Plaintiff filed her declaration, consisting of four counts, on May 1, 1933. The declaration alleged in substance that defendant owned, possessed and operated a bus line from Miami, Florida, along the Dixie Highway to Orlando, *593 Florida, and on to Tampa, Florida; that defendant operated as a common carrier in the State of Florida; that in Miami, Orlando and intermediate points, defendant maintained ticket offices and stations for the sale of tickets and carrying on the bus business of a common carrier; that plaintiff in Miami purchased of defendant a ticket to Tampa by way of Orlando, paying therefor a reasonable consideration; that on or about March 4, 1933, in the night time, plaintiff boarded one of defendant’s buses in Miami and travelled to Orlando, arriving there about 7:30 o’clock on the morning of March 5, 1933; that plaintiff entered defendant’s waiting room with her baggage, being required to wait until later in the day for a bus going to Tampa; that a few minutes after arriving at defendant’s waiting station and while remaining in the relationship of passenger to defendant, she called a taxi to go visit her father; that while plaintiff was leaving defendant’s waiting room to get into the taxi, an agent, servant and employee of defendant was assisting her with her baggage ; that due to the carelessness and negligence of said agent, servant and employee the said door closed with great force and violence against plaintiff’s back as she was proceeding through the doorway, knocking plaintiff through the door onto the sidewalk, striking her left knee with great force and violence against the sidewalk; that due to the negligence and carelessness of defendant’s agent, servant and employee, plaintiff was greatly bruised and wounded, and suffered great pain; that plaintiff has paid and incurred doctor bills and drug bills; that at the time of her injury, plaintiff realized an income of approximately $100.00 per month; and that plaintiff has not and will not be able for a long time to do or perform any services.

The first two counts were framed on the theory that de *594 fendant’s porter so carelessly and negligently handled the door while plaintiff was passing out of the station, that said porter let the door “close with great force and violence” against plaintiff’s back, causing the injury complained 'of. The third and fourth counts were framed on the theory that defendant’s porter so carelessly and negligently fastened the foot-bolt to hold the door open that said door came loose and closed with great force and violence against plaintiff’s back as she was passing out of the station, causing the injury complained of.

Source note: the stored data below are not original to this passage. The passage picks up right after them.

<file path="src/verilog/pq_settings.svh">
`ifndef PQ_SETTINGS_SVH
`define PQ_SETTINGS_SVH

// queue geometry
`define PQ_DEPTH 8     // slots, even and at least 4
`define PQ_PORTS 2     // ingress ports

// task word layout
`define PQ_DATA_W 16   // whole task word
`define PQ_PRIO_W 4    // priority field, top bits

`endif

</file>
<file path="src/verilog/pq_pkg.sv">
`include "pq_settings.svh"

package pq_pkg;

  // compared as one unsigned word, all-zero means empty slot
  typedef struct packed {
    logic [`PQ_PRIO_W-1:0]             prio;     // most significant
    logic                              src;      // ingress port id
    logic [`PQ_DATA_W-`PQ_PRIO_W-2:0]  payload;  // user data
  } task_t;

  // operation seen by the queue each cycle
  typedef enum logic [1:0] {
    OP_IDLE    = 2'd0,
    OP_PUSH    = 2'd1,
    OP_POP     = 2'd2,
    OP_REPLACE = 2'd3   // pop head and insert in one go
  } pq_op_e;

  // ingress staging register state
  typedef enum logic {
    ST_IDLE    = 1'b0,
    ST_PENDING = 1'b1
  } ingress_state_e;

endpackage

</file>
<file path="src/verilog/register_array.sv">
`timescale 1ns/1ps
`include "pq_settings.svh"

module register_array (
  input  var logic           i_CLK,    // clock
  input  var logic           i_RSTn,   // async reset, active low
  input  var pq_pkg::pq_op_e i_op,     // operation this cycle
  input  var pq_pkg::task_t  i_data,   // task to insert
  output var logic           o_full,   // all slots used
  output var logic           o_empty,  // no slot used
  output var pq_pkg::task_t  o_head    // largest stored task
);

  localparam int DEPTH = `PQ_DEPTH;
  localparam int PAIRS = DEPTH / 2;
  localparam int CNT_W = $clog2(DEPTH) + 1;

  pq_pkg::task_t slot    [DEPTH];  // registered slots
  pq_pkg::task_t shifted [DEPTH];  // after head operation
  pq_pkg::task_t sorted  [DEPTH];  // after both sort stages
  pq_pkg::task_t pair_hi [PAIRS];
  pq_pkg::task_t pair_lo [PAIRS];

  logic [CNT_W-1:0] size;
  logic [CNT_W-1:0] size_nxt;
  logic             full;
  logic             empty;

  assign full    = (size == CNT_W'(DEPTH));
  assign empty   = (size == '0);
  assign o_full  = full;
  assign o_empty = empty;
  assign o_head  = slot[0];

  // occupancy count
  always_comb begin
    case (i_op)
      pq_pkg::OP_PUSH: size_nxt = full ? size : size + 1'b1;
      pq_pkg::OP_POP:  size_nxt = empty ? size : size - 1'b1;
      pq_pkg::OP_REPLACE: begin
        if (empty && i_data != '0) begin
          size_nxt = size + 1'b1;   // replace into empty acts as push
        end else if (!empty && i_data == '0) begin
          size_nxt = size - 1'b1;   // replace with zero acts as pop
        end else begin
          size_nxt = size;
        end
      end
      default: size_nxt = size;
    endcase
  end

  // head operation
  always_comb begin
    shifted = slot;
    case (i_op)
      pq_pkg::OP_PUSH: begin
        if (!full) begin
          for (int i = DEPTH - 1; i > 0; i--) begin
            shifted[i] = slot[i-1];   // make room at the head
          end
          shifted[0] = i_data;
        end
      end
      pq_pkg::OP_POP: begin
        for (int i = 0; i < DEPTH - 1; i++) begin
          shifted[i] = slot[i+1];   // close the gap left by the head
        end
        shifted[DEPTH-1] = '0;
      end
      pq_pkg::OP_REPLACE: shifted[0] = i_data;
      default: ;
    endcase
  end

  // pairwise min/max stage
  always_comb begin
    for (int i = 0; i < PAIRS; i++) begin
      if (shifted[2*i] > shifted[2*i+1]) begin
        pair_hi[i] = shifted[2*i];
        pair_lo[i] = shifted[2*i+1];
      end else begin
        pair_hi[i] = shifted[2*i+1];
        pair_lo[i] = shifted[2*i];
      end
    end
  end

  // odd-even exchange between neighbouring pairs
  always_comb begin
    sorted[0] = pair_hi[0];   // head is always the maximum
    for (int i = 0; i < PAIRS - 1; i++) begin
      if (pair_lo[i] > pair_hi[i+1]) begin
        sorted[2*i+1] = pair_lo[i];
        sorted[2*i+2] = pair_hi[i+1];
      end else begin
        sorted[2*i+1] = pair_hi[i+1];
        sorted[2*i+2] = pair_lo[i];
      end
    end
    sorted[DEPTH-1] = pair_lo[PAIRS-1];
  end

  always_ff @(posedge i_CLK or negedge i_RSTn) begin
    if (!i_RSTn) begin
      slot <= '{default: '0};   // zero word marks an empty slot
      size <= '0;
    end else begin
      slot <= sorted;
      size <= size_nxt;
    end
  end

endmodule

</file>
<file path="config.mk">
export PLATFORM = sky130hd
export DESIGN_NAME = register_array
export DESIGN_NICKNAME = d
export VERILOG_FILES = /design/src/verilog/pq_pkg.sv /design/src/verilog/register_array.sv
export VERILOG_INCLUDE_DIRS = /design/src /design/src/verilog
export SDC_FILE = /design/constraint.sdc
export NUM_CORES = 1
export LEC_CHECK = 0
export BUFFER_PORTS_ARGS = -buffer_cell sky130_fd_sc_hd__buf_2
export CORE_ASPECT_RATIO = 1.1
export CORE_MARGIN = 1.5
export CORE_UTILIZATION = 25
export DETAILED_ROUTE_END_ITERATION = 10
export PLACE_DENSITY = 0.45
export SYNTH_ARGS = -nofsm -noshare
export SYNTH_HDL_FRONTEND = slang
export SYNTH_SLANG_ARGS = --single-unit
</file>
<file path="constraint.sdc">
create_clock -name i_CLK -period 15.5 [get_ports i_CLK]
set_clock_uncertainty 0.05 [all_clocks]
set_input_delay 2.325 -clock i_CLK [delete_from_list [all_inputs] [get_ports i_CLK]]
set_output_delay 2.325 -clock i_CLK [all_outputs]
set_load 0.05 [all_outputs]
</file>
Yosys cells after proc, flatten, opt, wreduce, memory -nomap -nowiden
Cells that the tools add are included.
Storage, ports and cells
  bits in registers: 132
  bits in latches: 0
  RAM bits: 0
  bits in read-only memories: 0
  input bits: 20
  output and inout bits: 18
  memories: 0
Cells by class
  $add $sub $neg: 2
  multiply operators: 0
  div/mod/pow operators: 0
  $lt $le $gt $ge: 7
  equality and inequality tests: 7
  shifts and indexed selects: 0
  mux-type cells: 19
  bitwise operators: 0
  reductions and logical operators: 8
Operator list (number)
  $pmux 112 s2: 1
  $mux 128: 1
  $mux 16: 8
  $gt 16x16->1: 7
  $mux 32: 3
  $pmux 16 s3: 1
  $logic_not 16->1: 1
  $mux 4: 4
  $reduce_bool 16->1: 1
  $pmux 4 s3: 1
  $add 4x1->4 const B: 1
  $eq 2x2->1 const B: 2
  $eq 4x4->1 const B: 1
  $logic_not 4->1: 1
  $ne 2x2->1 const B: 2
  $reduce_and 4->1: 1
  $sub 4x1->4 const B: 1
  $ne 3x3->1 const B: 1
  $reduce_bool 3->1: 1
  $eq 2x1->1 const B: 1
  $logic_and 1x1->1: 2
  $logic_not 1->1: 1

Depth between registers and ports, before layout
Gate-level depths: netlist of the first run.
  depth in word-level cells: 7
  gate-level depth with buffers: 32

Worst setup path after synthesis of the first run
OpenSTA, ideal clock, no wires.
  path kind: input to register
  start: in i_op[0]
  end: reg slot[69] (netlist bit)
  library setup time: 81 ps
  arrival time: 8221 ps
  data required time: 15369 ps
  path slack: 7148 ps
  cell stages on the path: 30
  buffers on the path: 7
  cells stage by stage: inv_1 ha_1 and2_1 clkbuf_1 clkbuf_1 clkbuf_1 buf_1 a22oi_1 o21ai_0 inv_1 ha_1 a21o_1 a21o_1 a221o_1 a221oi_1 o21ai_1 a22oi_2 buf_6 mux2i_1 ha_1 a21o_1 a21o_1 a21oi_1 nor2b_1 o21ai_0 and3_1 a221o_1 clkbuf_1 clkbuf_1 mux2i_1
RTL lines
  start: declaration: line register_array.sv:7  | input var pq_pkg::pq_op_e i_op,
  end signal: assignment: line register_array.sv:109  | slot <= sorted;
  end: declaration: line register_array.sv:18  | pq_pkg::task_t slot [DEPTH];

==> results of run 1 <==
[state kept, by name (all words and copies together) (netlist names)]
signal / cells
o_head: 16
size: 4
slot: 112
[layout make-up]
class / instances / area [um2]
Tap cell: 645 / 807.0
Sequential cell: 132 / 3303
Timing Repair Buffer: 64 / 394.1
Clock inverter: 13 / 137.6
Fill cell: 5146 / 34550
Clock buffer: 18 / 429.2
Inverter: 110 / 414.1
Multi-Input combinational cell: 993 / 7891
[placed cells by master (no fill, tap or decap), drive strengths merged, types with 5 or more instances in the layout]
master and n:
a211oi 9, nand3 9, a222oi 14, clkinvlp 6, a21o 22, nand4 18
o21a 19, nor2b 9, a22o 15, nand2 37, clkinv 6, dfrtp 132
o211ai 37, a21oi 70, o221ai 27, nor3 22, nor2 40, ha 115
nor4 5, a22oi 191, o2bb2ai 17, o21ai 102, buf 64, mux2i 159
clkbuf 18, inv 109
[Yosys cell counts, types with 3 or more instances]
library cell	instances
mux2i_1	159
inv_1	107
o21ai_0	98
a222oi_1	14
nor2_2	3
xor2_1	4
nor3_1	22
nand3b_1	3
buf_4	22
o221ai_1	27
a21o_1	22
buf_6	7
o21a_1	19
a22oi_1	190
ha_1	115
inv_2	3
dfrtp_1	132
mux2_2	3
nor2_1	37
a22o_1	15
a21oi_1	68
nand4_1	18
a221oi_1	3
a211oi_1	7
o2bb2ai_1	17
nor2b_1	9
nand2_1	36
o21ai_1	4
o211ai_1	37
buf_1	14
xnor2_1	3
a221o_1	3
and3_1	4
clkbuf_1	69
buf_2	8
nor4_1	5
nand3_1	7
[worst register-to-register path: cells and delay by family, from the launching register on]
family	cells	cell delay [ns]
compound gates	8	2.58
flops	1	0.39
fa+ha+maj	3	0.77
buf+inv	6	2.06
simple gates	8	1.86
mux	1	0.43
[metal layers]
metal	part of all wire, %	up-vias	track usage (%)
li1	-	5151	-
met1	47	5239	20.75
met2	47	260	25.79
met3	3.3	47	1.580
met4	2.4	0	5.986
met5	0	-	0
[final timing paths]
path | startpoint | to | slack [ns] | cells after the start
worst max-delay path | i_op[1] | slot[96] | 5.81 | 27
worst min-delay path | size[1] | size[1] | 0.59 | 2
worst max register to register | size[0] | slot[96] | 7.29 | 26
worst min register to register | size[1] | size[1] | 0.59 | 2
max in group asynchronous | i_RSTn | slot[42] | 12.22 | 2
min in group asynchronous | i_RSTn | slot[102] | 1.90 | 1
[report_power, final]
group          switching, mW  leakage, nW  internal, mW
Sequential             0.111         1.75         0.461
Combinational           1.48         3.91         0.939
Clock                  0.175        0.260         0.235
Total                   1.77         5.93          1.63
[through the flow]
step	utilization [%]	cell area, um2	cells
floorplan	-	12150	1355
finish	27.91	13380	1975
global route	27.91	13380	1975
detailed placement	26.73	12810	1944
CTS	27.91	13380	1975
global placement	26.73	12810	1944
[cell families (layout without fill, tap and decap cells)]
group | count (synthesis) | after routing | share of synthesized area (%)
AOI/OAI and AO/OA | 545 | 545 | 31.55
xor gates and xnor gates | 7 | 7 | 0.5044
and+or+nand+nor | 162 | 162 | 7.083
muxes | 163 | 163 | 13.47
buffers and inverters | 230 | 205 | 8.297
adders and majority gates | 116 | 116 | 11.92
DFF | 132 | 132 | 27.18
==> flow_metrics.py, run 1 <==
metrics = {
    "run_status": {
        "status": "finished clean",
    },
    "min_path": {
        "hold_class": "flip-flop to flip-flop",
    },
    "logic_synthesis": {
        "ys_async_sr_fraction_pct": 100.0,
        "synth_area_per_cell_um2": 8.970,
        "postSynthCellCount": 1355,
        "synth-main-ff-cell": "dfrtp_1",
        "synth.distinct_cells": 68,
        "synth_top_area_cell": "dfrtp_1",
        "synth_top_area_share_pct": 27.18,
        "yosys_warnings": 0,
        "synth_edf_count": 0,
        "synthesis.area_mm2": 0.01215,
        "synth_area_leaders": "dfrtp_1 27%, mux2i_1 13%, ha_1 12%",
        "ys_ff_latch": 132,
        "syn-num-nets": 1490,
        "yosysSeqAreaShare_pct": 27.18,
    },
    "clocking": {
        "htree_levels": 4,
        "numCtsBuffers": 17,
        "tritoncts": "built",
        "max-clock-path-buffers": 2,
        "cts_root_buffer": "clkbuf_16",
        "clk_pin_slew_worst_paths_ns": 0.06,
        "cts_hold_buf": 0,
        "clock_sinks": 132,
        "cts_setup_buffers": 0,
        "clk_latency_ns": 0.46,
        "cts_resized": 0,
    },
    "setup_path": {
        "end_kind": "flip-flop",
        "critPathKind": "input pin to flip-flop",
        "cp.arrival_ns": 9.99,
        "critPathRequiredTime_ns": 15.80,
        "timing.critical_path.mode_cell": "ha_1",
        "crit_fanout": 62,
        "cp_top_family": "compound AO/OA/AOI/OAI gates",
        "worst-path-buf-inv": 6,
        "start_kind": "input pin",
        "cpPeakStageDelay_ns": 0.84,
        "slowest_stage": "a21o_1",
    },
    "floorplan": {
        "die_h_um": 234.3,
        "die_x_um": 213.2,
        "rows": 84,
        "core_area_mm2": 0.04793,
        "die_area_mm2": 0.04995,
        "start_util_pct": 25.36,
        "ioPinCount": 38,
    },
    "route": {
        "drc": 0,
        "wl_per_cell_um": 19.21,
        "vias": 10697,
        "drt_iter0_markers": 827,
        "dr.pass1.iters": 7,
        "drt-total-wl_um": 37940,
        "ant_nets": 0,
        "viasPerCell": 5.416,
    },
    "power": {
        "power_mw": 3.403,
        "peakVddDrop_mv": 0.2088,
        "power_density_mw_per_mm2": 254.4,
        "power_leakage_nw": 5.929,
    },
    "sta": {
        "max_freq_mhz": 103.2,
        "setup_viol": 0,
        "worst_pin_slew_ns": 1.113,
        "whs_ns": 0.5859,
        "slew_viol_final": 0,
        "slew_headroom_pct": 25.72,
        "fin_ws_ns": 5.807,
        "rsz0062_at_grt": "false",
        "hold_violations": 0,
        "finalCritPeriodShare_pct": 62.53,
        "fin_tns_setup_ns": 0,
        "period_needed_ns": 9.693,
    },
    "job": {
        "drv_cap": 0,
    },
    "placement": {
        "hpwl_um": 26460,
        "io_buffers": 37,
        "gp_congestion": 0.8598,
        "dp_slack_ns": 5.436,
    },
    "final_layout": {
        "n_antenna_cell": 0,
        "layout-drive-gt1-share_pct": 9.173,
        "layout.nets": 1453,
        "syn_to_final_growth_pct": 10.06,
    },
    "grt": {
        "grt_pass1_wl_um": 60950,
        "grt.total_usage_pct": 15.55,
        "grt_max_degree": 82,
        "antenna_found_initial": 0,
        "grt_pass1_vias": 10545,
        "grt.overflow.total": 0,
    },
}
Note: power is estimated with default switching activity, not from simulation.
==> inputs of run 2 (changes only) <==
clock period = 10.1 ns   (was 15.5 ns; I/O delays follow)
==> flow_metrics.py, run 2 (synthesis results as in run 1) <==
metrics = {
    "sta": {
        "fin_tns_setup_ns": 0,
        "fin_ws_ns": 1.956,
        "finalCritPeriodShare_pct": 80.63,
        "whs_ns": 0.5941,
        "max_freq_mhz": 122.8,
        "slew_viol_final": 0,
        "period_needed_ns": 8.144,
        "hold_violations": 0,
        "worst_pin_slew_ns": 1.100,
        "setup_viol": 0,
        "rsz0062_at_grt": "false",
        "slew_headroom_pct": 26.67,
    },
    "final_layout": {
        "layout-drive-gt1-share_pct": 9.220,
        "mostFrequentLayoutCell": "a22oi_1",
        "largest_reg_flops": 112,
        "layout.nets": 1456,
        "fillers": 5218,
        "layout.cells.most_common_list": "190 x a22oi_1, 159 x mux2i_1, 132 x dfrtp_1",
        "largest-register": "slot",
        "n_antenna_cell": 0,
        "syn_to_final_growth_pct": 10.57,
        "regArea_mm2": 0.003303,
        "multi_input_area_mm2": 0.007891,
        "design_area_mm2": 0.01344,
    },
    "power": {
        "peakVddDrop_mv": 0.2894,
        "intPower_mw": 2.577,
        "switchingPower_mw": 2.724,
        "power_leakage_nw": 5.964,
        "swShare_pct": 51.39,
        "power_density_mw_per_mm2": 394.5,
        "combPwrFrac_pct": 72.3,
        "p_clk_share_pct": 11.1,
        "p_seq_share_pct": 16.6,
    },
    "clocking": {
        "cts_setup_buffers": 0,
        "htree_levels": 4,
        "cts_resized": 0,
        "max-clock-path-buffers": 2,
        "cts_hold_buf": 0,
        "cts_root_buffer": "clkbuf_16",
        "tritoncts": "built",
        "clk_pin_slew_worst_paths_ns": 0.06,
        "clock_sinks": 132,
        "numCtsBuffers": 17,
        "clk_latency_ns": 0.44,
    },
    "setup_path": {
        "r2r_slack_ns": 2.66,
        "r2r_end": "slot[37]",
        "crit_fanout": 79,
        "cp.arrival_ns": 8.45,
        "critPathKind": "input pin to flip-flop",
        "slowest_stage": "and2_4",
        "cp_cell_sequence": "buf_2 > inv_1 > ha_1 > and2_4 > buf_4 > a22oi_1 > o21ai_0 > ha_1 > and4_1 > a221o_1 > a221oi_1 > o21ai_1 > a22oi_2 > buf_12 > mux2i_1 > inv_1 > ha_1 > nand4_1 > nor3_1 > a211oi_1 > a21oi_4 > buf_12 > mux2i_1",
        "end_kind": "flip-flop",
        "reg2reg_from": "size[1]",
        "timing.critical_path.mode_cell": "ha_1",
        "ff2ff_path_depth": 24,
        "critPathRequiredTime_ns": 10.41,
        "start_kind": "input pin",
        "cpPeakStageDelay_ns": 0.88,
    },
    "placement": {
        "dpl_cell_area_mm2": 0.01289,
        "hpwl_um": 27330,
        "io_buffers": 37,
        "dp_slack_ns": 1.514,
        "gp_congestion": 0.7966,
    },
    "route": {
        "drc": 0,
        "wl_per_cell_um": 19.35,
        "viasPerCell": 5.454,
        "ant_nets": 0,
        "drt_iter0_markers": 952,
        "dr.pass1.iters": 7,
        "drt-total-wl_um": 38300,
        "vias": 10794,
    },
    "min_path": {
        "hold_class": "flip-flop to flip-flop",
        "hold_start": "size[1]",
        "worst_hold_path.endpoint": "size[1]",
        "hold_depth": 2,
    },
    "floorplan": {
        "die_x_um": 213.2,
        "rows": 84,
        "start_util_pct": 25.36,
        "core_area_mm2": 0.04793,
        "ioPinCount": 38,
        "die_h_um": 234.3,
        "die_area_mm2": 0.04995,
    },
    "grt": {
        "grt_pass1_wl_um": 60830,
        "antenna_found_initial": 0,
        "grt_max_degree": 112,
        "grt_pass1_vias": 10617,
        "grt.total_usage_pct": 15.66,
        "grt.overflow.total": 0,
    },
    "run_status": {
        "status": "finished clean",
    },
    "job": {
        "drv_cap": 0,
    },
}
run 2: changes by cell type in the layout (fill, tap and decap cells not counted):
cell        change
buf_4           -2
bufinv_16       -2
clkinv_4        -1
clkbuf_8        +4
clkinv_2        -1
clkinvlp_4      -2
clkbuf_1        +3
buf_12          +5
run 2: layer usage:
metal  global-route usage (%)  part of all wire, %  up-vias
met5                        0                    0        -
met4                    5.590                  2.3        0
met3                    2.062                  3.7       46
met2                    26.37                   48      295
met1                    20.44                   46     5306
li1                         -                    -     5147
run 2: worst max-delay path by stage:
stage	start	to	slack, ns	cells past startpoint
6_report	i_op[0]	slot[37]	1.96	23
5_1_grt	i_op[0]	slot[20]	1.41	26
4_1_cts	i_op[0]	slot[37]	1.98	26
3_5_place_dp	i_op[0]	slot[23]	1.51	26
3_3_place_gp	i_op[0]	slot[19]	1.60	25
2_1_floorplan	i_op[0]	slot[69]	2.56	30
run 2: per-stage QoR:
stage / cells / utilization (%) / power [mW]
after floorplan: 1355 / - / 3.855
after global placement: 1947 / 26.91 / 4.676
after detailed placement: 1947 / 26.91 / 4.722
after CTS: 1979 / 28.04 / 5.335
after global routing: 1979 / 28.04 / 5.714
final: 1979 / 28.04 / 5.301
run 2: power groups by stage:
stage / sequential [mW] / combinational, mW / clock [mW]
2_1_floorplan: 0.810 / 3.04 / 0
3_3_place_gp: 0.880 / 3.80 / 0
3_5_place_dp: 0.878 / 3.84 / 0
4_1_cts: 0.872 / 3.86 / 0.607
5_1_grt: 0.895 / 4.19 / 0.627
6_report: 0.878 / 3.83 / 0.590
run 2: final cells by class:
type	instances	area share [%]
timing repair buffer	67	3.566
sequential	132	24.58
tap	645	6.005
clock buffer	25	3.687
multi-input combinational	993	58.72
clock inverter	7	0.3631
inverter	110	3.082
run 2: worst max-delay path, delay by kind of cell:
family / cells / cell delay [ns]
buffers and inverters: 6 / 1.17
and+or+nand+nor: 4 / 1.78
muxes: 2 / 0.55
AOI/OAI and AO/OA: 8 / 2.27
adders and majority gates: 3 / 1.03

The parties went to trial upon the plea of the general issue of not guilty.

The evidence adduced that plaintiff had been injured in the left knee at the time and in the place alleged; that the injury was of such nature that she was unable “to flex her leg more than angle of 35 degrees”; that treatments of “diathermy” and “massage” had enabled her to attain that much flex; that since treatments had been stopped “she had not got that much bend now”; that there is a “35% permanent disability there.”

There was conflicting testimony as to- the manner in which plaintiff received her injury. The negro porter, Willie McQueen, testified that the door through which plaintiff walked when she fell and was injured had been fastened back by him by means of a foot-bolt attached to the door when the bus in which plaintiff was riding arrived at the station, and that said door was not unfastened by him until after plaintiff had left in the taxi; that he could see through the open door when plaintiff fell and ran to her assistance. Plaintiff testified that she started out of the station door after Willie McQueen, the negro porter, had opened it for her, it being closed before that; that she was about a foot from the door sill on the inside of the station, the door, due *595 to the careless and negligent manner in which said porter was holding it, was let loose, striking plaintiff in the back, throwing her to the sidewalk on her left knee.

The jury awarded plaintiff $4,000.00 damages. Motion for new trial was denied. Writ of error was taken.

Plaintiff in error assigned forty-eight errors. Only eight assignments are argued, viz., numbers 2, 4, 7, 13, 17, 23, 24 and 25. The other forty may be considered as abandoned. See: Atlantic Coast Line R. Co. v. Watkins, 97 Fla. 350, 121 So. 95; Burnett v. Green, 97 Fla. 1007, 122 So. 570; McWilliams Co. v. Travers, 96 Fla. 203, 118 So. 54; McClure v. Century Estates, 96 Fla. 568, 119 So. 146; Kloss v. State, 95 Fla. 433, 116 So. 39; Denmark v. State, 95 Fla. 757, 116 So. 757.

The practice of assigning a large and unnecessary number of errors is disapproved. See: Hoopes v. Crane, 56 Fla. 395, 47 So. 992; Atlantic Coast Line R. Co. v. Whitney, 65 Fla. 72, 61 So. 179; Mitchell v. Mason, 65 Fla. 208, 61 So. 579; Florida East Coast R. Co. v. Knowles, 68 Fla. 400, 67 So. 122.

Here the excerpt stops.